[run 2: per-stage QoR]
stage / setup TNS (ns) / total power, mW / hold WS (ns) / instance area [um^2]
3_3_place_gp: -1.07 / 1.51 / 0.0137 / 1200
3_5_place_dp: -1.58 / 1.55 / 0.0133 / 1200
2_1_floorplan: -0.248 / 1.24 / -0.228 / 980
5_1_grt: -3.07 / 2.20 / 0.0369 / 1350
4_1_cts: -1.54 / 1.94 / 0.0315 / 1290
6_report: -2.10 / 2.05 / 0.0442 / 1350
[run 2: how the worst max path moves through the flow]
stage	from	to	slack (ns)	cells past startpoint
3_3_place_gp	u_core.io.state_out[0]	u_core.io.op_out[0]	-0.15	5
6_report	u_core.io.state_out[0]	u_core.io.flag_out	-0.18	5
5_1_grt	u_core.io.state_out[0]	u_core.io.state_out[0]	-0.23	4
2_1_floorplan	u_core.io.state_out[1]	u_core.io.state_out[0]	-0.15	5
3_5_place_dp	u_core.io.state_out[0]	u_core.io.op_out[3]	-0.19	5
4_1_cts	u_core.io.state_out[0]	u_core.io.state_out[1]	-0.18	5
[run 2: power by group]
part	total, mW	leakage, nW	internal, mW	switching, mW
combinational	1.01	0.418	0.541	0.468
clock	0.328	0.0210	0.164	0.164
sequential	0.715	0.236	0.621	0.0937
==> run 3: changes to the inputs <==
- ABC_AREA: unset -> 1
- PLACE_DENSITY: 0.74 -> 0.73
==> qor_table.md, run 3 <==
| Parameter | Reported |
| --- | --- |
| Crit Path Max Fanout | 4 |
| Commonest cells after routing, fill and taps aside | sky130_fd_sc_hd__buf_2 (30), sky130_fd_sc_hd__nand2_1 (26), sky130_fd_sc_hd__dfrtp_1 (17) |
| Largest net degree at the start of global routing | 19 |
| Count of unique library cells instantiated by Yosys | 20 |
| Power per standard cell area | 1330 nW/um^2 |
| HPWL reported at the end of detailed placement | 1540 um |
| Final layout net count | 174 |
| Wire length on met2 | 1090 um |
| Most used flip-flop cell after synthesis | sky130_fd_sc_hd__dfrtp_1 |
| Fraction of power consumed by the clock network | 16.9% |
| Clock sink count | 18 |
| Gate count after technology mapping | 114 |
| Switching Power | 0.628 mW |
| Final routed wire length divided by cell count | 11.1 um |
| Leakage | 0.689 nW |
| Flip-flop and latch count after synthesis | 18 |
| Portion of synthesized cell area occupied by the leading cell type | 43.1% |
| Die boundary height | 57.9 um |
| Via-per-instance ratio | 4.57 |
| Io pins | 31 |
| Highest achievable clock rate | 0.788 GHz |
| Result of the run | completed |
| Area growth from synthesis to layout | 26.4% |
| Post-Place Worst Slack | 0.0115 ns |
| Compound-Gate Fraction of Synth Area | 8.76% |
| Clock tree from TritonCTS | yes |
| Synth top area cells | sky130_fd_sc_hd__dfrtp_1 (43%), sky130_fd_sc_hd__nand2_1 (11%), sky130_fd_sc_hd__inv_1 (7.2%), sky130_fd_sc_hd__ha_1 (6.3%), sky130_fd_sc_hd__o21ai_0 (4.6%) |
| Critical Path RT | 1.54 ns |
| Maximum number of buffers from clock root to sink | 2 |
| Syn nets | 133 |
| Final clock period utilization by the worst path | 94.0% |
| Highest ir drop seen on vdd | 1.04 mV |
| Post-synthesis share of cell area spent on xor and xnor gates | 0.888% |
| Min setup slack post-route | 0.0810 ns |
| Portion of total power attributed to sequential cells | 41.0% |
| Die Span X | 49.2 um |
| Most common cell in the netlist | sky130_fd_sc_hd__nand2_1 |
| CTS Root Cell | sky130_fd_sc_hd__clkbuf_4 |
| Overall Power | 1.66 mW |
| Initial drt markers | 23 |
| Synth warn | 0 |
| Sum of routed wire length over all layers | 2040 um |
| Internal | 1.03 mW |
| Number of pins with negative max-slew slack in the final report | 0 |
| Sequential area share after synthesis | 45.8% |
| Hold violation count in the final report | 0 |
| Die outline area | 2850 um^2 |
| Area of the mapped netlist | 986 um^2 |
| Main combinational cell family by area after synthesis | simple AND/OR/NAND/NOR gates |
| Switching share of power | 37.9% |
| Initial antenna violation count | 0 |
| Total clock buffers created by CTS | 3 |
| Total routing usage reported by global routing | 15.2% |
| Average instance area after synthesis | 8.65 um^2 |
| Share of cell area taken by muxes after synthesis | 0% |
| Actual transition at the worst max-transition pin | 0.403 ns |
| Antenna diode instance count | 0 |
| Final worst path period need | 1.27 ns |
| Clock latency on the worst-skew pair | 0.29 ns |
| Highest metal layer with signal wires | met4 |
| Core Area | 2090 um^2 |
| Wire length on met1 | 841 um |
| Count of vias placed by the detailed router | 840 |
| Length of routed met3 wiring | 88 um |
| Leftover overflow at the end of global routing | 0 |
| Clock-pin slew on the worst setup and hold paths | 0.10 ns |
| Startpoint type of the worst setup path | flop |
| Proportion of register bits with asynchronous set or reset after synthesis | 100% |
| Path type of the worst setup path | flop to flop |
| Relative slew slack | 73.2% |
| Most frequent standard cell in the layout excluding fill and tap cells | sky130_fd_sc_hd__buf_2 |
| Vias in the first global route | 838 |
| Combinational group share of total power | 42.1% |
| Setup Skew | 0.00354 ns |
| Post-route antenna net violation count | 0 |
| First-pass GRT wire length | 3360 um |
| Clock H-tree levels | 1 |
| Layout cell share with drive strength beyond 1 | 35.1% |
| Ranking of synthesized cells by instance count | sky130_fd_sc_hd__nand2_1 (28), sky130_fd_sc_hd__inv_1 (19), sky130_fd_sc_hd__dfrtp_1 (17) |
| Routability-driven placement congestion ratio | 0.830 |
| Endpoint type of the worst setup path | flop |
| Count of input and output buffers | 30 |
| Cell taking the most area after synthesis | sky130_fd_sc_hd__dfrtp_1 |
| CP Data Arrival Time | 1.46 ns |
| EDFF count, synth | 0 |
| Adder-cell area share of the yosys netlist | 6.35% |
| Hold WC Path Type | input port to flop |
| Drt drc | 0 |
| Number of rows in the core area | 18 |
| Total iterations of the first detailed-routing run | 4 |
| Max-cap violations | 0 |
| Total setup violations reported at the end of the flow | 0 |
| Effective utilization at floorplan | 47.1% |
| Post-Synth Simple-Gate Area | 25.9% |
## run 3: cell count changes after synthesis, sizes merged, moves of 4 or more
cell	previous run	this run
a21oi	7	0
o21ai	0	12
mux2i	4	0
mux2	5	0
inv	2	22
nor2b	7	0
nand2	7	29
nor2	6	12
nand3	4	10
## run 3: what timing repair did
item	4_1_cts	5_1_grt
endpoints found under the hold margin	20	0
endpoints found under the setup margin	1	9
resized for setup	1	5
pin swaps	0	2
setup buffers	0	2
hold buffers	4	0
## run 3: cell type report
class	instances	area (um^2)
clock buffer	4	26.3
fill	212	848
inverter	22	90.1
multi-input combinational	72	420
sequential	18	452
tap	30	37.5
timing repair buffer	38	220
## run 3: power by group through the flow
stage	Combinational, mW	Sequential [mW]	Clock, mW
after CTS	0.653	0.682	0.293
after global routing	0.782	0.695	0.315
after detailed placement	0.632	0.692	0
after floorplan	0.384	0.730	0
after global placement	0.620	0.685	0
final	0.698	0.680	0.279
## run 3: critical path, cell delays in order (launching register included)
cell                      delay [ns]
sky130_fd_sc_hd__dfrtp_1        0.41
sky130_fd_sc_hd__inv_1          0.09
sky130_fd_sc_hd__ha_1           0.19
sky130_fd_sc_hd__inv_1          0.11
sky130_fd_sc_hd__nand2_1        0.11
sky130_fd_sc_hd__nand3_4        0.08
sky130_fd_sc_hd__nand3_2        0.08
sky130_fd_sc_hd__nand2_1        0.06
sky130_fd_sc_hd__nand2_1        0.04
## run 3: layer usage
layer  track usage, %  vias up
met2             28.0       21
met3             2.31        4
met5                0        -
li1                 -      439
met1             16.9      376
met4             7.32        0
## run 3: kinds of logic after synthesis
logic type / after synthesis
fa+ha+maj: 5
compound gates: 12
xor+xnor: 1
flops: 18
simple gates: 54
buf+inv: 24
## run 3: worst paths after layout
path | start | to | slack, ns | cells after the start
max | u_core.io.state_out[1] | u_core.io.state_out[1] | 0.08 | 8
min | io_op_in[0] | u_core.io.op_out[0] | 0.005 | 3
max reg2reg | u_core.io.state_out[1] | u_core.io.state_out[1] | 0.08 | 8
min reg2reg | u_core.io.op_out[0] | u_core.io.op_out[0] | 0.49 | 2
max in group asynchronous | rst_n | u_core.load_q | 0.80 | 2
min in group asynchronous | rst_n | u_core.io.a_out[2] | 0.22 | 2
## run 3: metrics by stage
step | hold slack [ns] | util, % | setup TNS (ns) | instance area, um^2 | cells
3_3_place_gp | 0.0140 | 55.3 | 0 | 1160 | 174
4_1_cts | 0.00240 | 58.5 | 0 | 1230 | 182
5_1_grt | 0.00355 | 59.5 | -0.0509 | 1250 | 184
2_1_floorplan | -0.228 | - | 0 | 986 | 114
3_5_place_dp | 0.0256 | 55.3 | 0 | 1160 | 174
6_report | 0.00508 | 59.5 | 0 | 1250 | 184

.....

### [What is required]
Reproduce only the lines above spanning from the line containing "0.00354 ns |" through the line containing "Endpoint type of", word for word.

### [Solution for this task]
| Setup Skew | 0.00354 ns |
| Post-route antenna net violation count | 0 |
| First-pass GRT wire length | 3360 um |
| Clock H-tree levels | 1 |
| Layout cell share with drive strength beyond 1 | 35.1% |
| Ranking of synthesized cells by instance count | sky130_fd_sc_hd__nand2_1 (28), sky130_fd_sc_hd__inv_1 (19), sky130_fd_sc_hd__dfrtp_1 (17) |
| Routability-driven placement congestion ratio | 0.830 |
| Endpoint type of the worst setup path | flop |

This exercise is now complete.